*Work to be completed*: In the entries below, find the line with "- Post-DP HPWL: 49,700 µm" and the line with "- Die ar.: 42,000 µm²". Return those two lines and all lines between them, exactly.

*Study material*:
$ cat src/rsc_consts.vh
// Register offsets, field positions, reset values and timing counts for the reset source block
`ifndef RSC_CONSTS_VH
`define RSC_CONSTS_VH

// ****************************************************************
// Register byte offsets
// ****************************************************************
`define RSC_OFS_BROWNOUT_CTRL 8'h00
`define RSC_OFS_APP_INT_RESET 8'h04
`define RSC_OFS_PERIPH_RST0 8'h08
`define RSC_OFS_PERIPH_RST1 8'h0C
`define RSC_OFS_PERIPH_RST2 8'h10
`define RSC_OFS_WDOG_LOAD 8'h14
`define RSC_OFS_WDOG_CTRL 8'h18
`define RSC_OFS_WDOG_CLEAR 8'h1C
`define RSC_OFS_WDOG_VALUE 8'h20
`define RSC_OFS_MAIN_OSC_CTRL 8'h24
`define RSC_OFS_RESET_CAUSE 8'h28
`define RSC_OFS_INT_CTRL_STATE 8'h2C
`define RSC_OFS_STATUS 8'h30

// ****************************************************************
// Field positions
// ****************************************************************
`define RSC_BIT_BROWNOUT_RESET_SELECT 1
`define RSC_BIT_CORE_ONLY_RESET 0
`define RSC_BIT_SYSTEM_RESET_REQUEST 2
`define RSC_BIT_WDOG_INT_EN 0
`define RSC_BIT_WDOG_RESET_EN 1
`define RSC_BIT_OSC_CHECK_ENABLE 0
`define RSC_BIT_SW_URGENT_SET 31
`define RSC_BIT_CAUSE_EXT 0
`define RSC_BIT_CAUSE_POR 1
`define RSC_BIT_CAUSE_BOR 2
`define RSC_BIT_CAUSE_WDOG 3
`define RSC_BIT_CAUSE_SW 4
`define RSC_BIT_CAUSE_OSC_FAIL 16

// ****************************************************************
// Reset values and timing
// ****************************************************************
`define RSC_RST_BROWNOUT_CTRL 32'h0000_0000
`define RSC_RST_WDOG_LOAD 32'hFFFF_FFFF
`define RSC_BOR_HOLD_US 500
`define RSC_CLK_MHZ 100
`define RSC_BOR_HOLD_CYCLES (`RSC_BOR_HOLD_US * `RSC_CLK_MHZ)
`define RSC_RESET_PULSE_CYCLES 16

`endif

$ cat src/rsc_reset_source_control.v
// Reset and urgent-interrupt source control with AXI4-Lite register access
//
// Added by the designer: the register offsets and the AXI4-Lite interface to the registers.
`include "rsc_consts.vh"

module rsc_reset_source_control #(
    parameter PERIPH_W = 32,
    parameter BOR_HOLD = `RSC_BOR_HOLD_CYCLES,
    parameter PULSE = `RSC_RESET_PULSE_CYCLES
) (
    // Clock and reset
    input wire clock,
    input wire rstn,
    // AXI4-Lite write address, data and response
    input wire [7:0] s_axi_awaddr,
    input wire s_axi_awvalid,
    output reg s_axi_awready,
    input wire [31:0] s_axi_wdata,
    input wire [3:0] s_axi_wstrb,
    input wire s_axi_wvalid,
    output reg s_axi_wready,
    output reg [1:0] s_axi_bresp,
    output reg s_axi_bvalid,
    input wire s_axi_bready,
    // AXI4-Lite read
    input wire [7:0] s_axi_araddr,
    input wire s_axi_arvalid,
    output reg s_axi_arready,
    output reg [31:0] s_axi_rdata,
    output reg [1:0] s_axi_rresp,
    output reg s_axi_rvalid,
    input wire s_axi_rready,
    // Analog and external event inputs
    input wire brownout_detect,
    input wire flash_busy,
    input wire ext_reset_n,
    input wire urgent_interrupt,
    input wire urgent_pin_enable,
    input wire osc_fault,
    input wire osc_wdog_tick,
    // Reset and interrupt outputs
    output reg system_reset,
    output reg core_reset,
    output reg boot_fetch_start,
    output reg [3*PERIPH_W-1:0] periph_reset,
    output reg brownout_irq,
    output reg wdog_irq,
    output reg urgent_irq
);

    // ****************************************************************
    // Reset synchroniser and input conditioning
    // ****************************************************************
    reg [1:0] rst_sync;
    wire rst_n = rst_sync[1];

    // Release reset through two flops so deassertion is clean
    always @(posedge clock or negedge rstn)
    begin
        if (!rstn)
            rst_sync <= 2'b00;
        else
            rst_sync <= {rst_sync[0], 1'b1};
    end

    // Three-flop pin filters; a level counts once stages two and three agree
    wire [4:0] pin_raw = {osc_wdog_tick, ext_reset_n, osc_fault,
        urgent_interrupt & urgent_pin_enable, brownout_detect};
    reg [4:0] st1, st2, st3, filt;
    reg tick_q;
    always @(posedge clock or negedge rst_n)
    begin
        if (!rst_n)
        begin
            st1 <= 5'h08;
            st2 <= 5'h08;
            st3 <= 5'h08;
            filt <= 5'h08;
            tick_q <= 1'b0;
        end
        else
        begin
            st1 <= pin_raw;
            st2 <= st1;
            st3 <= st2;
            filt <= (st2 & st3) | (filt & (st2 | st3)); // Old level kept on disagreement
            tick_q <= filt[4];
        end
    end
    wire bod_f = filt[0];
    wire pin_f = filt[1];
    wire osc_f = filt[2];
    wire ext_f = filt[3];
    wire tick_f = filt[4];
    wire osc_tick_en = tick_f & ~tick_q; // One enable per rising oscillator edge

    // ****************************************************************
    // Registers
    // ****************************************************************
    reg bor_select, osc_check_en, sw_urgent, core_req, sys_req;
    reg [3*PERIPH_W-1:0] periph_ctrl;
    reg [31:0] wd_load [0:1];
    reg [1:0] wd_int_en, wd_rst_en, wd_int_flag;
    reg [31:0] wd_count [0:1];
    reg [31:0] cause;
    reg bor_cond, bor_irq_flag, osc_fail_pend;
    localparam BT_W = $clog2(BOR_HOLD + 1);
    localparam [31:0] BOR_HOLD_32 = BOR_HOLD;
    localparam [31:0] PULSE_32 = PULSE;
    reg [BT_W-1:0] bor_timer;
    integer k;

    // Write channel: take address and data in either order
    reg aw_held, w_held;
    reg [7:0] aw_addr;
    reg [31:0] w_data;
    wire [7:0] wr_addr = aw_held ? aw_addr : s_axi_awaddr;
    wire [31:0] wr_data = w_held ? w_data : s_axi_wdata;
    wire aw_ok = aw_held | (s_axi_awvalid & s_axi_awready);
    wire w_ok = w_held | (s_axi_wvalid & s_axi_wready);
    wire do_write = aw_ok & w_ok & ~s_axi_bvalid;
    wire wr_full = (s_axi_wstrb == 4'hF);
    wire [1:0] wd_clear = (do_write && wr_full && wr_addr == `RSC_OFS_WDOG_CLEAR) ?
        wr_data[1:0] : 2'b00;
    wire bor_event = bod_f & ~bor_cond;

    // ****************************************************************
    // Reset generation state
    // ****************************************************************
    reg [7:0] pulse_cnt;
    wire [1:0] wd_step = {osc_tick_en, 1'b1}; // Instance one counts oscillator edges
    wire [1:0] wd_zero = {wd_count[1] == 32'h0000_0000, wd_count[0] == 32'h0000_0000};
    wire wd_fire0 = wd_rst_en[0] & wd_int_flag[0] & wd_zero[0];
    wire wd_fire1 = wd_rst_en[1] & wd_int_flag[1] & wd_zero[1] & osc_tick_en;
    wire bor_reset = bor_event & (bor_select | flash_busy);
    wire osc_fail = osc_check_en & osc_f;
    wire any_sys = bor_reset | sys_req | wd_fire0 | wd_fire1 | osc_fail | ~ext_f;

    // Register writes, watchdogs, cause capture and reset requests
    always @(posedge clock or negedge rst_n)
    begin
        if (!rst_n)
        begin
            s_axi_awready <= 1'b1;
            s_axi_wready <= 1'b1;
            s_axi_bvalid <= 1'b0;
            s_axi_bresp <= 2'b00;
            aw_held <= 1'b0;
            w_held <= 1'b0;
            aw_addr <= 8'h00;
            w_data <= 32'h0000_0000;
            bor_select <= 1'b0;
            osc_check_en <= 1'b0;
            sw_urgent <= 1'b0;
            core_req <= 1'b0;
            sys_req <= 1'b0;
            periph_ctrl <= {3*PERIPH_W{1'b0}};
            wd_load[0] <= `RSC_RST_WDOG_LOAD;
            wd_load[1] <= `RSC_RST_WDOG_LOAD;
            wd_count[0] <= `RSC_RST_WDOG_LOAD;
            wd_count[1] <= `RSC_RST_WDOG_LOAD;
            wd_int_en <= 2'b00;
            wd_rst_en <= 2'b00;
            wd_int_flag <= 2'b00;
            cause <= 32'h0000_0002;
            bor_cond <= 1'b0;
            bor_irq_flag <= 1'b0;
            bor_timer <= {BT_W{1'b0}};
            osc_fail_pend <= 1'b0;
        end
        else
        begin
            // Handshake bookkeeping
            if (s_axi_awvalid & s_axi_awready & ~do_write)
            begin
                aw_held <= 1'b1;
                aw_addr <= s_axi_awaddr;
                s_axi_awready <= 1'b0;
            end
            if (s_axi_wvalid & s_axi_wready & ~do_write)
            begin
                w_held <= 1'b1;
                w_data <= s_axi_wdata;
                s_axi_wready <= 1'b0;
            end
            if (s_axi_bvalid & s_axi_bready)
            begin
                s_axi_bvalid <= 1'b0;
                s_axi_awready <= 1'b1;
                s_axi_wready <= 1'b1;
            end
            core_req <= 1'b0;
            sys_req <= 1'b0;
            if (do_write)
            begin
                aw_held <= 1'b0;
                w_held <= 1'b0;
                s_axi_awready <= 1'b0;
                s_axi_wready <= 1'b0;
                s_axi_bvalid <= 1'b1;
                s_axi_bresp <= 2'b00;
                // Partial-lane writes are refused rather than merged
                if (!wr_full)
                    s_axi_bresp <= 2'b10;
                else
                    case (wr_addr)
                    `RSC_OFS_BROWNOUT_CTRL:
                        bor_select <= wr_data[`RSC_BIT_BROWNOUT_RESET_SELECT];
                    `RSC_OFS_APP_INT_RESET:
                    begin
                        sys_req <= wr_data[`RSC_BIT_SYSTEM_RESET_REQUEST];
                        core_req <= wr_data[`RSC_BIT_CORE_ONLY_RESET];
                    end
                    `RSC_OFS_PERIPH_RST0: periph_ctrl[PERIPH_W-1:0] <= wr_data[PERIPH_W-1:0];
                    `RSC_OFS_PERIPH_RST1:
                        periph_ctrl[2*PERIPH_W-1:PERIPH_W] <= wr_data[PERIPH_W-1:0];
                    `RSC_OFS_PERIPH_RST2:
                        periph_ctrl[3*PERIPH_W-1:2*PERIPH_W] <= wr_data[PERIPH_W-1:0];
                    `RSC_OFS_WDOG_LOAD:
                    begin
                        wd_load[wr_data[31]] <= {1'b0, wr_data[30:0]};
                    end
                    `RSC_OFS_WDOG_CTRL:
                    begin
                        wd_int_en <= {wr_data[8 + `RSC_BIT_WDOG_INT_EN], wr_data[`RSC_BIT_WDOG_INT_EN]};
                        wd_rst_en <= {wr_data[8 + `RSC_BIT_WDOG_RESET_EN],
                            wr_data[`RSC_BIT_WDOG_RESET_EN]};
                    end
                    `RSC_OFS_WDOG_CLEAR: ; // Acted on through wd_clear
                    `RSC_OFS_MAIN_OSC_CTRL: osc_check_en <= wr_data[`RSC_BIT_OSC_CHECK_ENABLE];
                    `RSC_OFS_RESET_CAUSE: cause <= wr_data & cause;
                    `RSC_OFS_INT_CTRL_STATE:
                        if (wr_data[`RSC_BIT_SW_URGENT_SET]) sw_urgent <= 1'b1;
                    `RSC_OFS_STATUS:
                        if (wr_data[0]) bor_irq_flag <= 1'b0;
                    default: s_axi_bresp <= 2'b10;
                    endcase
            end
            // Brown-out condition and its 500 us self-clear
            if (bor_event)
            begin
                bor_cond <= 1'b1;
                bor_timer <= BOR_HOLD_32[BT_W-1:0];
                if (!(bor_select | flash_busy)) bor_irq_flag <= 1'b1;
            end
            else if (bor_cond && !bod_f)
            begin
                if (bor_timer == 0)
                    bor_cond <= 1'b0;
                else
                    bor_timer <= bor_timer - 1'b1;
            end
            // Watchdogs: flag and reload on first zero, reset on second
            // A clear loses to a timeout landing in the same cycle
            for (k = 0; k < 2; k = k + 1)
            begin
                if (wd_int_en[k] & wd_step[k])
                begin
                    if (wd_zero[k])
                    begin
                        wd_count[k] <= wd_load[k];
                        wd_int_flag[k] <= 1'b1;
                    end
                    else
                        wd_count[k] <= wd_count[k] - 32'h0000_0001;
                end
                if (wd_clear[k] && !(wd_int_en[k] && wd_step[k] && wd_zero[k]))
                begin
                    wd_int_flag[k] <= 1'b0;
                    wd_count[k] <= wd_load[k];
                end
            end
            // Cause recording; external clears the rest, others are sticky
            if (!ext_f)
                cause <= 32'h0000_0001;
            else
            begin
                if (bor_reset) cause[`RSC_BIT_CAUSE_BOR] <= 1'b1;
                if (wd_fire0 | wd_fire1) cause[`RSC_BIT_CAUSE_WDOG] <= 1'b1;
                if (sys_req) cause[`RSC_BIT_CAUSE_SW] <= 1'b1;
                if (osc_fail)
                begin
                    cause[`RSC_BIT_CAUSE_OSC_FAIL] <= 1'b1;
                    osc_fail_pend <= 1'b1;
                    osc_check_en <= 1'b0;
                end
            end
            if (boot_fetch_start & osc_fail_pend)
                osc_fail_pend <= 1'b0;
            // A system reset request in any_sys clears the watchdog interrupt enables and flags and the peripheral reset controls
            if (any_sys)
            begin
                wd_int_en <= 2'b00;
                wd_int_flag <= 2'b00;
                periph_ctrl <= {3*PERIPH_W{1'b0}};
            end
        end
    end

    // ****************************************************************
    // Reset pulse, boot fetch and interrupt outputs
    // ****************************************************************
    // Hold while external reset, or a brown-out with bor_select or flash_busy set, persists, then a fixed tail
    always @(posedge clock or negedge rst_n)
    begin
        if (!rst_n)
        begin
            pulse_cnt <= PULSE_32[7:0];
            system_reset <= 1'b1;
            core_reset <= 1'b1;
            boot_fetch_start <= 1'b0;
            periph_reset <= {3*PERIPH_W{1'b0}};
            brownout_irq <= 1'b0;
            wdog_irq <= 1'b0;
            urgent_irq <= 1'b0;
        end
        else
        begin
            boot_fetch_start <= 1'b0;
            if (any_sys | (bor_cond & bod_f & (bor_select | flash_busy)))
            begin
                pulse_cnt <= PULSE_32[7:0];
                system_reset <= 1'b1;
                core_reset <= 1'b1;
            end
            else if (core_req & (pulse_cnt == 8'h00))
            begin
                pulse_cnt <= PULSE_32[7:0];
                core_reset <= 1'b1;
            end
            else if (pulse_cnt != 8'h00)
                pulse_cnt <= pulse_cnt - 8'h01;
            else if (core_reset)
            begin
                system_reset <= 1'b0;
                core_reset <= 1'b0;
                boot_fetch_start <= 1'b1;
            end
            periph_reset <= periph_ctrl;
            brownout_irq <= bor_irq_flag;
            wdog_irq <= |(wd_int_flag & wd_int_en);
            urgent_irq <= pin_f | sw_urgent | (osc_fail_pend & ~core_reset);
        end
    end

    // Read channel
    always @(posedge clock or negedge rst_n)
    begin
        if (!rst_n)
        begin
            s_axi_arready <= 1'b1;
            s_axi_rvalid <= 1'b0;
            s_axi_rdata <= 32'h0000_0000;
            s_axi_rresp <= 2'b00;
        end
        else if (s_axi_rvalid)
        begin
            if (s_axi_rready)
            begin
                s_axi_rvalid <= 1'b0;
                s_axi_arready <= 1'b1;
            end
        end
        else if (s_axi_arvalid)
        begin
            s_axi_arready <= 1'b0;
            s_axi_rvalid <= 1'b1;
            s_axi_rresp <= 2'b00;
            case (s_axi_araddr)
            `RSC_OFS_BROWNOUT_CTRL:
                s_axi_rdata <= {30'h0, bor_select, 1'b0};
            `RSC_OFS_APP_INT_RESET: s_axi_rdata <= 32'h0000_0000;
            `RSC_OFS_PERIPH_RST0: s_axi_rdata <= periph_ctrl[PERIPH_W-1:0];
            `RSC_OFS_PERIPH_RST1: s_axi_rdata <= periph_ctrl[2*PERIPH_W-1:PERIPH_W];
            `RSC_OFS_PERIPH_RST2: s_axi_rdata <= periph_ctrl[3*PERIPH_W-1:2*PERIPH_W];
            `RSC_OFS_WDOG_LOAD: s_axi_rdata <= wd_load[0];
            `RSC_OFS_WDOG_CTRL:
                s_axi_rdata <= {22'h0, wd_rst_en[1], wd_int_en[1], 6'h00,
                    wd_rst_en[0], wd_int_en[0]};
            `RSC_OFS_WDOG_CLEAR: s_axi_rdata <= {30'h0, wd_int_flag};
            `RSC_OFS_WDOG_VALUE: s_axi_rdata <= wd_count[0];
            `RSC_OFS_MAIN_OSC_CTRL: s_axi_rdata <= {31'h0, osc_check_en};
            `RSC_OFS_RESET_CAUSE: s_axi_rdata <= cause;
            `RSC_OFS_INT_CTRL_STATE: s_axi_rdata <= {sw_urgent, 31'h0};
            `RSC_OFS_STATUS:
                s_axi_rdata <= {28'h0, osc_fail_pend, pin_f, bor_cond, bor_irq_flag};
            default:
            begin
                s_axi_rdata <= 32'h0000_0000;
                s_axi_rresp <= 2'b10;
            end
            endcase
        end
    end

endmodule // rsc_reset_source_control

...

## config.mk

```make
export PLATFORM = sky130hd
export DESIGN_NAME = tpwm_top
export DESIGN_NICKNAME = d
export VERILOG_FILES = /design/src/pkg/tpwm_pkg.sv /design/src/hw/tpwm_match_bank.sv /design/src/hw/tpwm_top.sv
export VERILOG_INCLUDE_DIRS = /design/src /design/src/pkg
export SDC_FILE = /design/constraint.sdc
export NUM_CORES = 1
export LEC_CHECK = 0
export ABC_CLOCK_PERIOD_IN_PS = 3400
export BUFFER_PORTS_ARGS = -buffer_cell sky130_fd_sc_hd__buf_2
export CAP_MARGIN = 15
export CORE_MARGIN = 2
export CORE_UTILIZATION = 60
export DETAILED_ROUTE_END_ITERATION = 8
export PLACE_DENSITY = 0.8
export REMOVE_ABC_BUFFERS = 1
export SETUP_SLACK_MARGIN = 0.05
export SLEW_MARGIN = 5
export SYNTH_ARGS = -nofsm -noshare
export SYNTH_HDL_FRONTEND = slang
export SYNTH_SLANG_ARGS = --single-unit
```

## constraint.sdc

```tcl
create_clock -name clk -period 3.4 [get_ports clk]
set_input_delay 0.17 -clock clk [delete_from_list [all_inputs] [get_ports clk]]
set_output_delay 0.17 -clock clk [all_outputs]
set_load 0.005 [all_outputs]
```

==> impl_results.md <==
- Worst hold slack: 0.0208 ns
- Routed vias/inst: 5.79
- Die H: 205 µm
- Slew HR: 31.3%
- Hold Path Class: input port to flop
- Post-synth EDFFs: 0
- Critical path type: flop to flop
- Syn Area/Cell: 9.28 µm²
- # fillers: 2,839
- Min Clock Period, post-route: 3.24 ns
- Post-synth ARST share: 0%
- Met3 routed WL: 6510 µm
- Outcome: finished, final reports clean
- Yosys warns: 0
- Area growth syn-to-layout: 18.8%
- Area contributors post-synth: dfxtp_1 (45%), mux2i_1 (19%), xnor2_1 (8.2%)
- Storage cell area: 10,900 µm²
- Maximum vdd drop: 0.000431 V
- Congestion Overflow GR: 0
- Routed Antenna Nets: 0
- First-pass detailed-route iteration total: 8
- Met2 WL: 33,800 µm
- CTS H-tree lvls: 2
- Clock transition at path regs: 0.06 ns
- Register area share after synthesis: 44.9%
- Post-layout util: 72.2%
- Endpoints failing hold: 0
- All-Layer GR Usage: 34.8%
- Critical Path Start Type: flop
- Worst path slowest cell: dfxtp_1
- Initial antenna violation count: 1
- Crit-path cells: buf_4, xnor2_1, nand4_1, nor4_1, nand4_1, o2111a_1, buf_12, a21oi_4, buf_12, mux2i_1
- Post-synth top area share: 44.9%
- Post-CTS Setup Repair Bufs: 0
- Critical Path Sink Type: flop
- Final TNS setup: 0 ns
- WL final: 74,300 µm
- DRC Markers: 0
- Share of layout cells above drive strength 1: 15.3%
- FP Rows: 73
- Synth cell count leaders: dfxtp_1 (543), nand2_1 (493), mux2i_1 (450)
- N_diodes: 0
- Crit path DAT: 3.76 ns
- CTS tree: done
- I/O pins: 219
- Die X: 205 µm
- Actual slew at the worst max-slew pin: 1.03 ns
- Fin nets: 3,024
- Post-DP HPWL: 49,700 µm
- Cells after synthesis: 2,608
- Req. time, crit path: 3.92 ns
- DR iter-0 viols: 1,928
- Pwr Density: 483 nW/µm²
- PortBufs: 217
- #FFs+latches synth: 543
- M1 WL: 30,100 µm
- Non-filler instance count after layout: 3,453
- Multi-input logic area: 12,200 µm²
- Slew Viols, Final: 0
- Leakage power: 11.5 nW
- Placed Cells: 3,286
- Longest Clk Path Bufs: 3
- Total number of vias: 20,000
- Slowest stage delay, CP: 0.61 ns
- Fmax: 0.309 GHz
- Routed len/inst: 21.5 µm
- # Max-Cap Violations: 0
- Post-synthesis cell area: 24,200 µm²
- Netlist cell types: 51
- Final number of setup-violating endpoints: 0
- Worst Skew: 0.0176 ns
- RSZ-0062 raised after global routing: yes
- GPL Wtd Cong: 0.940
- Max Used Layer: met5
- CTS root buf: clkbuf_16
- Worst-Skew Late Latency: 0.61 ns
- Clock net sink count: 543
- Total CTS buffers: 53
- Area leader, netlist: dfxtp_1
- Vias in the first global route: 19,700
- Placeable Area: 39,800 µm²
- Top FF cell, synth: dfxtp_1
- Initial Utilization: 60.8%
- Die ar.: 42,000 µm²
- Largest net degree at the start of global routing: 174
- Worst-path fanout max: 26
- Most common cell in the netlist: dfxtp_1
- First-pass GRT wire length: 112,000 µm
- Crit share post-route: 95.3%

*Reply to the exercise*:
- Post-DP HPWL: 49,700 µm
- Cells after synthesis: 2,608
- Req. time, crit path: 3.92 ns
- DR iter-0 viols: 1,928
- Pwr Density: 483 nW/µm²
- PortBufs: 217
- #FFs+latches synth: 543
- M1 WL: 30,100 µm
- Non-filler instance count after layout: 3,453
- Multi-input logic area: 12,200 µm²
- Slew Viols, Final: 0
- Leakage power: 11.5 nW
- Placed Cells: 3,286
- Longest Clk Path Bufs: 3
- Total number of vias: 20,000
- Slowest stage delay, CP: 0.61 ns
- Fmax: 0.309 GHz
- Routed len/inst: 21.5 µm
- # Max-Cap Violations: 0
- Post-synthesis cell area: 24,200 µm²
- Netlist cell types: 51
- Final number of setup-violating endpoints: 0
- Worst Skew: 0.0176 ns
- RSZ-0062 raised after global routing: yes
- GPL Wtd Cong: 0.940
- Max Used Layer: met5
- CTS root buf: clkbuf_16
- Worst-Skew Late Latency: 0.61 ns
- Clock net sink count: 543
- Total CTS buffers: 53
- Area leader, netlist: dfxtp_1
- Vias in the first global route: 19,700
- Placeable Area: 39,800 µm²
- Top FF cell, synth: dfxtp_1
- Initial Utilization: 60.8%
- Die ar.: 42,000 µm²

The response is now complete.